--- ACTION ITEM ---
When a line of the listing below has the string "posedge" in it, copy that line.

--- MATERIAL FOR THIS TASK ---
--- config.mk ---
export PLATFORM = sky130hd
export DESIGN_NAME = fixed_huffman_symbol_decoder_flat
export DESIGN_NICKNAME = d
export VERILOG_FILES = /design/src/design/fhsd_pkg.sv /design/src/design/fhsd_if.sv /design/src/design/fhsd_core.sv /design/src/design/fixed_huffman_symbol_decoder.sv /design/src/flat_wrapper.sv
export VERILOG_INCLUDE_DIRS = /design/src /design/src/design
export SDC_FILE = /design/constraint.sdc
export NUM_CORES = 1
export LEC_CHECK = 0
export ABC_AREA = 1
export ABC_CLOCK_PERIOD_IN_PS = 19700
export BUFFER_PORTS_ARGS = -buffer_cell sky130_fd_sc_hd__buf_2
export CAP_MARGIN = 30
export CORE_MARGIN = 10
export CORE_UTILIZATION = 55
export DETAILED_ROUTE_END_ITERATION = 10
export PLACE_DENSITY = 0.74
export RECOVER_POWER = 50
export SETUP_SLACK_MARGIN = 0.2
export SYNTH_ARGS = -nofsm -noshare
export SYNTH_HDL_FRONTEND = slang
export SYNTH_SLANG_ARGS = --single-unit
--- constraint.sdc ---
create_clock -name clock -period 19.7 [get_ports clock]
set_input_delay 2.955 -clock clock [delete_from_list [all_inputs] [get_ports clock]]
set_output_delay 2.955 -clock clock [all_outputs]
set_load 0.01 [all_outputs]
--- src/design/fixed_huffman_symbol_decoder_assert.svh ---
// ---------------------------------------------------------------------------
// Assertion macros for the fixed Huffman symbol decoder
// Concurrent checks that compile away when ASSERT_OFF is defined.
// ---------------------------------------------------------------------------
`ifndef FIXED_HUFFMAN_SYMBOL_DECODER_ASSERT_SVH
`define FIXED_HUFFMAN_SYMBOL_DECODER_ASSERT_SVH

`ifndef ASSERT_OFF

// expression must hold at every clock edge outside reset
`define FHSD_ASSERT_ALWAYS(lbl, clk, rst, expr) \
   lbl: assert property (@(posedge clk) disable iff (rst) (expr)) \
      else $error("fhsd assertion failed");

// antecedent implies consequent in the same cycle
`define FHSD_ASSERT_IMPLY(lbl, clk, rst, ante, cons) \
   lbl: assert property (@(posedge clk) disable iff (rst) (ante) |-> (cons)) \
      else $error("fhsd assertion failed");

// antecedent implies consequent in the next cycle
`define FHSD_ASSERT_NEXT(lbl, clk, rst, ante, cons) \
   lbl: assert property (@(posedge clk) disable iff (rst) (ante) |=> (cons)) \
      else $error("fhsd assertion failed");

`else

`define FHSD_ASSERT_ALWAYS(lbl, clk, rst, expr)
`define FHSD_ASSERT_IMPLY(lbl, clk, rst, ante, cons)
`define FHSD_ASSERT_NEXT(lbl, clk, rst, ante, cons)

`endif

`endif

--- src/design/fhsd_pkg.sv ---
// ---------------------------------------------------------------------------
// fhsd_pkg
// Commands, status codes, item types and the length-code table.
// ---------------------------------------------------------------------------
`default_nettype none

package fhsd_pkg;

   typedef enum logic [1:0] {
      CMD_PUSH     = 2'd0,
      CMD_DECODE   = 2'd1,
      CMD_READ_LSB = 2'd2,
      CMD_READ_MSB = 2'd3
   } fhsd_cmd_type;

   typedef enum logic [1:0] {
      STAT_OK        = 2'd0,
      STAT_NEED_BITS = 2'd1,
      STAT_FULL      = 2'd2,
      STAT_INVALID   = 2'd3
   } fhsd_status_type;

   typedef struct packed {
      logic [1:0] cmd;
      logic [7:0] data_byte;
      logic [4:0] bit_count;
   } fhsd_item_type;

   typedef struct packed {
      fhsd_status_type status;
      logic [15:0]     result_value;
      logic [8:0]      match_length;
   } fhsd_result_type;

   typedef struct packed {
      logic [8:0] base;
      logic [2:0] nextra;
   } fhsd_len_type;

   // code thresholds of the fixed literal/length code (first bit is MSB)
   localparam logic [6:0] CODE7_LIMIT     = 7'd24;
   localparam logic [7:0] CODE8_LIT_LIMIT = 8'd192;
   localparam logic [7:0] CODE8_LEN_LIMIT = 8'd200;

   localparam logic [8:0] SYM_END_OF_BLOCK  = 9'd256;
   localparam logic [8:0] SYM_FIRST_LENGTH  = 9'd257;
   localparam logic [8:0] SYM_FIRST_INVALID = 9'd286;

   localparam logic [3:0] CODE_LEN_7 = 4'd7;
   localparam logic [3:0] CODE_LEN_8 = 4'd8;
   localparam logic [3:0] CODE_LEN_9 = 4'd9;

   localparam logic [4:0] MAX_RAW_BITS = 5'd16;
   localparam logic [8:0] MAX_MATCH    = 9'd258;

   // base length and extra-bit count for length symbols 257..285,
   // indexed by symbol minus 257
   function automatic fhsd_len_type fhsd_len_info(input logic [4:0] idx);
      fhsd_len_type r;
      logic [8:0]   i9;
      i9 = {4'b0, idx};
      if (idx == 5'd28) begin
         r.base = MAX_MATCH;              r.nextra = 3'd0;
      end else if (idx < 5'd8) begin
         r.base = i9 + 9'd3;              r.nextra = 3'd0;
      end else if (idx < 5'd12) begin
         r.base = 9'd11 + ((i9 - 9'd8) << 1);   r.nextra = 3'd1;
      end else if (idx < 5'd16) begin
         r.base = 9'd19 + ((i9 - 9'd12) << 2);  r.nextra = 3'd2;
      end else if (idx < 5'd20) begin
         r.base = 9'd35 + ((i9 - 9'd16) << 3);  r.nextra = 3'd3;
      end else if (idx < 5'd24) begin
         r.base = 9'd67 + ((i9 - 9'd20) << 4);  r.nextra = 3'd4;
      end else begin
         r.base = 9'd131 + ((i9 - 9'd24) << 5); r.nextra = 3'd5;
      end
      return r;
   endfunction

endpackage

`default_nettype wire

--- src/design/fhsd_if.sv ---
// ---------------------------------------------------------------------------
// fhsd_req_if / fhsd_rsp_if
// Valid/ready channels for command items and result items.
// ---------------------------------------------------------------------------
`default_nettype none

interface fhsd_req_if;
   logic       valid;
   logic       ready;
   logic [1:0] cmd;
   logic [7:0] data_byte;
   logic [4:0] bit_count;

   modport source (output valid, output cmd, output data_byte, output bit_count,
                   input ready);
   modport sink   (input valid, input cmd, input data_byte, input bit_count,
                   output ready);
endinterface

interface fhsd_rsp_if;
   logic        valid;
   logic        ready;
   logic [1:0]  status;
   logic [15:0] result_value;
   logic [8:0]  match_length;
   logic [5:0]  bits_held;

   modport source (output valid, output status, output result_value,
                   output match_length, output bits_held, input ready);
   modport sink   (input valid, input status, input result_value,
                   input match_length, input bits_held, output ready);
endinterface

`default_nettype wire

--- src/design/fhsd_core.sv ---
// ---------------------------------------------------------------------------
// fhsd_core
// Single-pass command logic: push, symbol decode, raw reads, next buffer.
// ---------------------------------------------------------------------------
`default_nettype none

module fhsd_core
   import fhsd_pkg::*;
#(
   parameter int BUFFER_BITS = 32
) (
   input  fhsd_item_type                            item,
   input  logic [BUFFER_BITS-1:0]                   buf_cur,
   input  logic [$clog2(BUFFER_BITS+1)-1:0]         fill_cur,
   output fhsd_result_type                          result,
   output logic [BUFFER_BITS-1:0]                   buf_in,
   output logic [$clog2(BUFFER_BITS+1)-1:0]         fill_in
);

   localparam int FILL_W = $clog2(BUFFER_BITS+1);
   localparam logic [FILL_W-1:0] PUSH_LIMIT = FILL_W'(BUFFER_BITS - 8);

   fhsd_cmd_type      cmd_e;
   logic [8:0]        rev9;
   logic [15:0]       rev16;
   logic [6:0]        code7;
   logic [7:0]        code8;
   logic [4:0]        cnt;
   logic [16:0]       mask17;
   logic [15:0]       raw_lsb;
   logic [15:0]       raw_msb;
   logic [3:0]        code_len;
   logic [8:0]        sym;
   fhsd_len_type      len;
   logic [4:0]        need;
   logic [4:0]        extra;
   logic [4:0]        take_n;
   logic              push_ok;

   assign cmd_e = fhsd_cmd_type'(item.cmd);

   // stream order with the first bit as MSB
   always_comb begin
      for (int i = 0; i < 9; i++) begin
         rev9[8-i] = buf_cur[i];
      end
      for (int i = 0; i < 16; i++) begin
         rev16[15-i] = buf_cur[i];
      end
   end

   assign code7 = rev9[8:2];
   assign code8 = rev9[8:1];

   assign cnt     = (item.bit_count > MAX_RAW_BITS) ? MAX_RAW_BITS : item.bit_count;
   assign mask17  = (17'd1 << cnt) - 17'd1;
   assign raw_lsb = buf_cur[15:0] & mask17[15:0];
   assign raw_msb = rev16 >> (MAX_RAW_BITS - cnt);

   // match the code against the 7-, 8- and 9-bit ranges
   always_comb begin
      code_len = 4'd0;
      sym      = 9'd0;
      if (fill_cur >= FILL_W'(7)) begin
         if (code7 < CODE7_LIMIT) begin
            code_len = CODE_LEN_7;
            sym      = {2'b0, code7} + 9'd256;
         end else if (fill_cur >= FILL_W'(8)) begin
            if (code8 < CODE8_LIT_LIMIT) begin
               code_len = CODE_LEN_8;
               sym      = {1'b0, code8} - 9'd48;
            end else if (code8 < CODE8_LEN_LIMIT) begin
               code_len = CODE_LEN_8;
               sym      = {1'b0, code8} + 9'd88;
            end else if (fill_cur >= FILL_W'(9)) begin
               code_len = CODE_LEN_9;
               sym      = rev9 - 9'd256;
            end
         end
      end
   end

   assign len   = fhsd_len_info(5'(sym - SYM_FIRST_LENGTH));
   assign need  = {1'b0, code_len} + {2'b0, len.nextra};
   // length codes are 7 or 8 bits long; extra bits follow straight after
   assign extra = ((code_len == CODE_LEN_7) ? buf_cur[11:7] : buf_cur[12:8])
                  & ~(5'b11111 << len.nextra);

   always_comb begin
      result.status       = STAT_OK;
      result.result_value = 16'd0;
      result.match_length = 9'd0;
      take_n              = 5'd0;
      push_ok             = 1'b0;
      unique case (cmd_e)
         CMD_PUSH: begin
            if (fill_cur > PUSH_LIMIT) begin
               result.status = STAT_FULL;
            end else begin
               push_ok = 1'b1;
            end
         end
         CMD_DECODE: begin
            if (code_len == 4'd0) begin
               result.status = STAT_NEED_BITS;
            end else if (sym >= SYM_FIRST_INVALID) begin
               result.status       = STAT_INVALID;
               result.result_value = {7'b0, sym};
               take_n              = {1'b0, code_len};
            end else if (sym <= SYM_END_OF_BLOCK) begin
               result.result_value = {7'b0, sym};
               take_n              = {1'b0, code_len};
            end else if (fill_cur < FILL_W'(need)) begin
               result.status = STAT_NEED_BITS;
            end else begin
               result.result_value = {7'b0, sym};
               result.match_length = len.base + {4'b0, extra};
               take_n              = need;
            end
         end
         CMD_READ_LSB, CMD_READ_MSB: begin
            if (fill_cur < FILL_W'(cnt)) begin
               result.status = STAT_NEED_BITS;
            end else begin
               result.result_value = (cmd_e == CMD_READ_LSB) ? raw_lsb : raw_msb;
               take_n              = cnt;
            end
         end
         default: begin
            result.status = STAT_OK;
         end
      endcase
   end

   always_comb begin
      if (push_ok) begin
         buf_in  = buf_cur | (BUFFER_BITS'(item.data_byte) << fill_cur);
         fill_in = fill_cur + FILL_W'(8);
      end else begin
         buf_in  = buf_cur >> take_n;
         fill_in = fill_cur - FILL_W'(take_n);
      end
   end

endmodule

`default_nettype wire

--- src/design/fixed_huffman_symbol_decoder.sv ---
// ---------------------------------------------------------------------------
// fixed_huffman_symbol_decoder
// Deflate bit reader with fixed-code literal/length symbol decoding.
// ---------------------------------------------------------------------------
// Takes one command per transfer on req_chan and returns exactly one result
// per command on rsp_chan, in order. Commands: push a byte into the bit
// buffer (LSB first), decode one fixed-Huffman literal/length symbol along
// with its length extra bits, or read 0..16 raw bits LSB-first or MSB-first.
// A command that cannot finish with the bits held reports "need bits" and
// consumes nothing; a push into a full buffer is refused with "buffer full".
// A request is captured in the input register; the command logic executes
// it when the result register is free or its result is being taken, and
// loads the result there. Throughput is one command per clock while the
// receiver keeps ready high. These two registers bracket the command logic,
// which reads and updates the bit buffer in the same cycle, so each command
// sees the buffer left by the one before it. BUFFER_BITS sets the buffer
// size (24..64); bits_held reports the fill modulo 64.
// ---------------------------------------------------------------------------
`default_nettype none

`include "fixed_huffman_symbol_decoder_assert.svh"

module fixed_huffman_symbol_decoder
   import fhsd_pkg::*;
#(
   parameter int BUFFER_BITS = 32
) (
   input  logic           clock,
   input  logic           reset,
   fhsd_req_if.sink       req_chan,
   fhsd_rsp_if.source     rsp_chan
);

   localparam int FILL_W = $clog2(BUFFER_BITS+1);

   // input stage
   logic                    in_valid_ff, in_valid_in;
   fhsd_item_type           in_item_ff,  in_item_in;

   // bit buffer state
   logic [BUFFER_BITS-1:0]  buf_ff,  buf_in;
   logic [FILL_W-1:0]       fill_ff, fill_in;

   // result stage
   logic                    out_valid_ff, out_valid_in;
   fhsd_result_type         out_res_ff,   out_res_in;
   logic [5:0]              out_held_ff,  out_held_in;

   fhsd_result_type         core_res;
   logic [BUFFER_BITS-1:0]  core_buf;
   logic [FILL_W-1:0]       core_fill;
   logic                    advance;
   logic                    req_xfer;

   fhsd_core #(
      .BUFFER_BITS (BUFFER_BITS)
   ) u_core (
      .item     (in_item_ff),
      .buf_cur  (buf_ff),
      .fill_cur (fill_ff),
      .result   (core_res),
      .buf_in   (core_buf),
      .fill_in  (core_fill)
   );

   // the held command executes whenever the result register is free or
   // its result is being taken this cycle
   assign advance  = in_valid_ff && (!out_valid_ff || rsp_chan.ready);
   assign req_chan.ready = !in_valid_ff || advance;
   assign req_xfer = req_chan.valid && req_chan.ready;

   always_comb begin
      in_valid_in  = in_valid_ff;
      in_item_in   = in_item_ff;
      buf_in       = buf_ff;
      fill_in      = fill_ff;
      out_valid_in = out_valid_ff;
      out_res_in   = out_res_ff;
      out_held_in  = out_held_ff;

      // drop the result once it has been taken
      if (out_valid_ff && rsp_chan.ready) begin
         out_valid_in = 1'b0;
      end

      // execute: commit buffer state and load the result register
      if (advance) begin
         in_valid_in  = 1'b0;
         buf_in       = core_buf;
         fill_in      = core_fill;
         out_valid_in = 1'b1;
         out_res_in   = core_res;
         out_held_in  = 6'(core_fill);
      end

      // capture a new command behind the one that advances
      if (req_xfer) begin
         in_valid_in          = 1'b1;
         in_item_in.cmd       = req_chan.cmd;
         in_item_in.data_byte = req_chan.data_byte;
         in_item_in.bit_count = req_chan.bit_count;
      end
   end

   always_ff @(posedge clock) begin
      if (reset) begin
         in_valid_ff  <= 1'b0;
         out_valid_ff <= 1'b0;
         buf_ff       <= '0;
         fill_ff      <= '0;
      end else begin
         in_valid_ff  <= in_valid_in;
         out_valid_ff <= out_valid_in;
         buf_ff       <= buf_in;
         fill_ff      <= fill_in;
      end
      in_item_ff  <= in_item_in;
      out_res_ff  <= out_res_in;
      out_held_ff <= out_held_in;
   end

   assign rsp_chan.valid        = out_valid_ff;
   assign rsp_chan.status       = out_res_ff.status;
   assign rsp_chan.result_value = out_res_ff.result_value;
   assign rsp_chan.match_length = out_res_ff.match_length;
   assign rsp_chan.bits_held    = out_held_ff;

   // fill never passes the buffer size
   `FHSD_ASSERT_ALWAYS(a_fill_bound, clock, reset, fill_ff <= FILL_W'(BUFFER_BITS))

   // bits at or above the fill level stay zero
   `FHSD_ASSERT_ALWAYS(a_clean_top, clock, reset, (buf_ff >> fill_ff) == '0)

   // an accepted push grows the fill by one byte
   `FHSD_ASSERT_NEXT(a_push_grows, clock, reset,
      advance && core_res.status == STAT_OK && in_item_ff.cmd == CMD_PUSH,
      fill_ff == $past(fill_ff) + FILL_W'(8))

   // refused or short commands leave the buffer untouched
   `FHSD_ASSERT_NEXT(a_refuse_holds, clock, reset,
      advance && (core_res.status == STAT_NEED_BITS || core_res.status == STAT_FULL),
      $stable(fill_ff) && $stable(buf_ff))

   // reported fill matches the buffer state after the command
   `FHSD_ASSERT_IMPLY(a_held_match, clock, reset, out_valid_ff && !in_valid_ff,
      out_held_ff == 6'(fill_ff))

endmodule

`default_nettype wire

--- src/flat_wrapper.sv ---
// flat-port wrapper written by rule: the top's interface ports become plain ports
module fixed_huffman_symbol_decoder_flat import fhsd_pkg::*;
#(
   parameter int BUFFER_BITS = 32
)
  (clock, reset, req_chan_valid, req_chan_cmd, req_chan_data_byte, req_chan_bit_count, req_chan_ready, rsp_chan_valid, rsp_chan_status, rsp_chan_result_value, rsp_chan_match_length, rsp_chan_bits_held, rsp_chan_ready);
  fhsd_req_if req_chan_i ();
  fhsd_rsp_if rsp_chan_i ();
  input  logic clock;
  input  logic reset;
  input wire logic [$bits(req_chan_i.valid)-1:0] req_chan_valid;
  input wire logic [$bits(req_chan_i.cmd)-1:0] req_chan_cmd;
  input wire logic [$bits(req_chan_i.data_byte)-1:0] req_chan_data_byte;
  input wire logic [$bits(req_chan_i.bit_count)-1:0] req_chan_bit_count;
  output wire logic [$bits(req_chan_i.ready)-1:0] req_chan_ready;
  output wire logic [$bits(rsp_chan_i.valid)-1:0] rsp_chan_valid;
  output wire logic [$bits(rsp_chan_i.status)-1:0] rsp_chan_status;
  output wire logic [$bits(rsp_chan_i.result_value)-1:0] rsp_chan_result_value;
  output wire logic [$bits(rsp_chan_i.match_length)-1:0] rsp_chan_match_length;
  output wire logic [$bits(rsp_chan_i.bits_held)-1:0] rsp_chan_bits_held;
  input wire logic [$bits(rsp_chan_i.ready)-1:0] rsp_chan_ready;
  assign req_chan_i.valid = req_chan_valid;
  assign req_chan_i.cmd = req_chan_cmd;
  assign req_chan_i.data_byte = req_chan_data_byte;
  assign req_chan_i.bit_count = req_chan_bit_count;
  assign req_chan_ready = req_chan_i.ready;
  assign rsp_chan_valid = rsp_chan_i.valid;
  assign rsp_chan_status = rsp_chan_i.status;
  assign rsp_chan_result_value = rsp_chan_i.result_value;
  assign rsp_chan_match_length = rsp_chan_i.match_length;
  assign rsp_chan_bits_held = rsp_chan_i.bits_held;
  assign rsp_chan_i.ready = rsp_chan_ready;
  fixed_huffman_symbol_decoder #(.BUFFER_BITS(BUFFER_BITS)) u_core (.clock(clock), .reset(reset), .req_chan(req_chan_i), .rsp_chan(rsp_chan_i));
endmodule
==> results of run 1 <==
-- final cells by class --
class | instances | area share, %
clock buffers | 9 | 2.30
clock inverters | 7 | 0.702
inverters | 165 | 6.32
multi-input cells | 1148 | 62.1
flip-flops and latches | 88 | 22.9
well taps | 220 | 2.81
repair buffers | 61 | 2.88
-- final timing paths --
check | end | startpoint | slack, ps
worst max register to register | u_core.fill_ff[4] | u_core.fill_ff[3] | 10470
worst min-delay path | u_core.buf_ff[27] | u_core.buf_ff[27] | 510
worst max-delay path | u_core.fill_ff[4] | u_core.fill_ff[3] | 10470
worst min register to register | u_core.buf_ff[27] | u_core.buf_ff[27] | 510
-- flip-flops by register name, summed over array words and instances (netlist names) --
register                      count
u_core.buf_ff                    32
u_core.fill_ff                    6
u_core.in_item_ff                15
u_core.in_valid_ff                1
u_core.rsp_chan.bits_held         6
u_core.rsp_chan.match_length      9
u_core.rsp_chan.result_value     16
u_core.rsp_chan.status            2
u_core.rsp_chan.valid             1
-- stage by stage --
| step | instances | power, mW | setup WS (ps) | hold slack [ps] | utilization, % |
|---|---|---|---|---|---|
| after CTS | 1698 | 0.923 | 11180 | 512 | 59.6 |
| final | 1698 | 0.932 | 10470 | 511 | 59.1 |
| after global routing | 1698 | 0.999 | 9800 | 540 | 59.1 |
| after floorplan | 1466 | 0.616 | 13040 | 478 | - |
| after detailed placement | 1682 | 0.745 | 11200 | 501 | 57.8 |
| after global placement | 1679 | 0.744 | 11520 | 492 | 57.5 |
-- report_power, final --
group	switching, mW	total (mW)	internal [mW]
sequential	0.0201	0.230	0.210
combinational	0.360	0.523	0.163
clock	0.0886	0.178	0.0898
total	0.468	0.932	0.463
-- Yosys cell counts, types with 5 or more instances --
cell type / instances
o21ai_0: 142
nor2_1: 139
nand4_1: 16
o21ai_2: 5
nand2_1: 344
xnor2_1: 6
xor2_1: 8
nand2_2: 15
nor3_1: 16
o21ai_1: 12
a221oi_2: 8
nand3_1: 184
a211oi_1: 9
o211ai_1: 12
dfxtp_1: 40
clkbuf_1: 37
o22ai_1: 8
a31oi_1: 13
ha_1: 47
inv_2: 13
nand2_4: 7
a21oi_2: 5
buf_2: 16
edfxtp_1: 48
nor2_4: 7
a21oi_1: 94
or2_2: 5
inv_1: 149
-- layer usage --
| metal | wire (um) | GRT usage [%] | vias up |
|---|---|---|---|
| met2 | 15000 | 46.7 | 563 |
| li1 | - | - | 4972 |
| met1 | 13400 | 35.9 | 4646 |
| met3 | 2710 | 4.53 | 104 |
| met5 | 0 | 0 | - |
| met4 | 1590 | 14.8 | 0 |
-- worst max-delay path: cells and delay by family, from the launching register on --
| kind | cells | cell delay, ps |
|---|---|---|
| simple gates | 14 | 3430 |
| buf+inv | 9 | 1070 |
| xor+xnor | 2 | 430 |
| flops | 1 | 740 |
| compound gates | 7 | 1270 |
| fa+ha+maj | 7 | 2140 |
-- cell families after synthesis --
family	after synthesis
flip-flops	88
AND/OR/NAND/NOR	749
AO/OA/AOI/OAI	334
buffers and inverters	230
adder cells (fa/ha/maj)	50
multiplexers	1
XOR/XNOR	14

--- RESPONSE BELOW ---
   lbl: assert property (@(posedge clk) disable iff (rst) (expr)) \
   lbl: assert property (@(posedge clk) disable iff (rst) (ante) |-> (cons)) \
   lbl: assert property (@(posedge clk) disable iff (rst) (ante) |=> (cons)) \
   always_ff @(posedge clock) begin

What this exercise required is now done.